Lines from the line with "end else begin : g_no_off" to the line with "always_comb begin" in the entries below, and only those, must be output exactly, with both ends included.

• _Data for the task_:
━━━━━━━━━━

<file path="src/rtl/dcache_wb_stage.sv">
// Direct-mapped write-back data cache for the MEM stage.
// Misses stall the pipe while a word-serial cs/ack port writes back the victim and fills the line.
`timescale 1ns/1ps

module dcache_byte_lane (
  input  logic       sel,
  input  logic [7:0] old_byte,
  input  logic [7:0] new_byte,
  output logic [7:0] merged_byte
);
  assign merged_byte = sel ? new_byte : old_byte;
endmodule

module dcache_wb_stage #(
  parameter int ADDR_W         = 32,
  parameter int DATA_W         = 32,
  parameter int LINES          = 16,
  parameter int WORDS_PER_LINE = 4
) (
  input  logic                clock,
  input  logic                reset,
  input  logic                cpu_en,
  input  logic                read_en,
  input  logic                write_en,
  input  logic [DATA_W/8-1:0] byte_en,
  input  logic [ADDR_W-1:0]   cpu_addr,
  input  logic [DATA_W-1:0]   store_data,
  output logic [DATA_W-1:0]   load_data,
  output logic                stall,
  output logic                mem_cs,
  output logic                mem_we,
  output logic [ADDR_W-1:0]   mem_addr,
  output logic [DATA_W-1:0]   mem_wdata,
  input  logic [DATA_W-1:0]   mem_rdata,
  input  logic                mem_ack
);
  localparam int NB = DATA_W / 8;
  localparam int BB = $clog2(NB);
  localparam int WO = $clog2(WORDS_PER_LINE);
  localparam int IW = $clog2(LINES);
  localparam int TW = ADDR_W - IW - WO - BB;
  localparam int CW = (WO > 0) ? WO : 1;
  localparam int DW = $clog2(LINES * WORDS_PER_LINE);

  typedef enum logic [1:0] {IDLE, WB, FILL, DONE} state_t;

  state_t                state_q, state_d;
  logic [CW-1:0]         cnt_q;
  logic [LINES-1:0]      valid_q, dirty_q;
  logic [TW-1:0]         tag_arr  [LINES];
  logic [DATA_W-1:0]     data_arr [LINES*WORDS_PER_LINE];

  logic [IW-1:0]         idx;
  logic [TW-1:0]         req_tag;
  logic [CW-1:0]         off;
  logic [DW-1:0]         word_ptr, fill_ptr;
  logic                  req, hit, last, store_hit;
  logic [DATA_W-1:0]     rd_word;
  logic [NB-1:0][7:0]    merged;
  logic [ADDR_W-1:0]     line_off, wb_addr, fill_addr;
  logic                  unused_addr_bits;

  assign idx     = cpu_addr[BB+WO +: IW];
  assign req_tag = cpu_addr[ADDR_W-1 -: TW];

  generate
    if (WO > 0) begin : g_off
      assign off = cpu_addr[BB +: WO];
    end else begin : g_no_off
      assign off = '0;
    end
  endgenerate

  assign unused_addr_bits = ^cpu_addr;

  assign word_ptr  = (DW'(idx) << WO) | DW'(off);
  assign fill_ptr  = (DW'(idx) << WO) | DW'(cnt_q);
  assign req       = cpu_en & (read_en | write_en);
  assign hit       = valid_q[idx] & (tag_arr[idx] == req_tag);
  assign last      = (cnt_q == CW'(WORDS_PER_LINE - 1));
  assign store_hit = (state_q == IDLE) & req & write_en & hit;
  assign rd_word   = data_arr[word_ptr];
  assign load_data = reset ? '0 : rd_word;

  // Byte-enable merge of store data over the currently stored word
  for (genvar i = 0; i < NB; i++) begin : g_lane
    dcache_byte_lane u_lane (
      .sel         (byte_en[i]),
      .old_byte    (rd_word[8*i +: 8]),
      .new_byte    (store_data[8*i +: 8]),
      .merged_byte (merged[i])
    );
  end

  // Word address = {tag, index, word counter, byte zeros}
  assign line_off  = (ADDR_W'(idx) << (BB + WO)) | (ADDR_W'(cnt_q) << BB);
  assign wb_addr   = (ADDR_W'(tag_arr[idx]) << (ADDR_W - TW)) | line_off;
  assign fill_addr = (ADDR_W'(req_tag) << (ADDR_W - TW)) | line_off;

  always_comb begin
    state_d   = state_q;
    stall     = 1'b0;
    mem_cs    = 1'b0;
    mem_we    = 1'b0;
    mem_addr  = '0;
    mem_wdata = '0;
    case (state_q)
      IDLE: if (req && !hit) begin
        stall   = 1'b1;
        state_d = (valid_q[idx] && dirty_q[idx]) ? WB : FILL;
      end
      WB: begin
        stall     = 1'b1;
        mem_cs    = 1'b1;
        mem_we    = 1'b1;
        mem_addr  = wb_addr;
        mem_wdata = data_arr[fill_ptr];
        if (mem_ack && last) state_d = FILL;
      end
      FILL: begin
        stall    = 1'b1;
        mem_cs   = 1'b1;
        mem_addr = fill_addr;
        if (mem_ack && last) state_d = DONE;
      end
      DONE: begin
        stall   = 1'b1;
        state_d = IDLE;
      end
      default: state_d = IDLE;
    endcase
    // A miss against the cleared arrays must not freeze the pipe while reset is held
    if (reset) stall = 1'b0;
  end

  always_ff @(posedge clock or posedge reset) begin
    if (reset) begin
      state_q <= IDLE;
      cnt_q   <= '0;
      valid_q <= '0;
      dirty_q <= '0;
    end else begin
      state_q <= state_d;
      case (state_q)
        IDLE: if (store_hit) dirty_q[idx] <= 1'b1;
        WB: if (mem_ack) begin
          if (last) begin
            cnt_q        <= '0;
            dirty_q[idx] <= 1'b0;
          end else begin
            cnt_q <= cnt_q + CW'(1);
          end
        end
        FILL: if (mem_ack) begin
          if (last) begin
            cnt_q        <= '0;
            valid_q[idx] <= 1'b1;
            dirty_q[idx] <= 1'b0;
          end else begin
            cnt_q <= cnt_q + CW'(1);
          end
        end
        default: ;
      endcase
    end
  end

  // Storage arrays carry no reset; valid bits alone qualify their contents
  always_ff @(posedge clock) begin
    if (state_q == FILL && mem_ack) begin
      data_arr[fill_ptr] <= mem_rdata;
      if (last) tag_arr[idx] <= req_tag;
    end else if (store_hit) begin
      data_arr[word_ptr] <= merged;
    end
  end

endmodule

</file>
<file path="config.mk">
export PLATFORM = sky130hd
export DESIGN_NAME = dcache_wb_stage
export DESIGN_NICKNAME = d
export VERILOG_FILES = /design/src/rtl/dcache_wb_stage.sv
export SDC_FILE = /design/constraint.sdc
export NUM_CORES = 2
export LEC_CHECK = 0
export BUFFER_PORTS_ARGS = -buffer_cell sky130_fd_sc_hd__buf_2
export CAP_MARGIN = 20
export CORE_MARGIN = 4
export CORE_UTILIZATION = 40
export CTS_BUF_LIST = sky130_fd_sc_hd__clkbuf_8
export DETAILED_ROUTE_END_ITERATION = 12
export SYNTH_ARGS = -nofsm -noshare
export SYNTH_HDL_FRONTEND = slang
export SYNTH_SLANG_ARGS = --single-unit
</file>
<file path="constraint.sdc">
create_clock -name clock -period 6.5 [get_ports clock]
set_input_delay 0.325 -clock clock [delete_from_list [all_inputs] [get_ports clock]]
set_output_delay 0.325 -clock clock [all_outputs]
set_load 0.01 [all_outputs]
</file>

━━━━━━━━━━

• _Your response_:
    end else begin : g_no_off
      assign off = '0;
    end
  endgenerate

  assign unused_addr_bits = ^cpu_addr;

  assign word_ptr  = (DW'(idx) << WO) | DW'(off);
  assign fill_ptr  = (DW'(idx) << WO) | DW'(cnt_q);
  assign req       = cpu_en & (read_en | write_en);
  assign hit       = valid_q[idx] & (tag_arr[idx] == req_tag);
  assign last      = (cnt_q == CW'(WORDS_PER_LINE - 1));
  assign store_hit = (state_q == IDLE) & req & write_en & hit;
  assign rd_word   = data_arr[word_ptr];
  assign load_data = reset ? '0 : rd_word;

  // Byte-enable merge of store data over the currently stored word
  for (genvar i = 0; i < NB; i++) begin : g_lane
    dcache_byte_lane u_lane (
      .sel         (byte_en[i]),
      .old_byte    (rd_word[8*i +: 8]),
      .new_byte    (store_data[8*i +: 8]),
      .merged_byte (merged[i])
    );
  end

  // Word address = {tag, index, word counter, byte zeros}
  assign line_off  = (ADDR_W'(idx) << (BB + WO)) | (ADDR_W'(cnt_q) << BB);
  assign wb_addr   = (ADDR_W'(tag_arr[idx]) << (ADDR_W - TW)) | line_off;
  assign fill_addr = (ADDR_W'(req_tag) << (ADDR_W - TW)) | line_off;

  always_comb begin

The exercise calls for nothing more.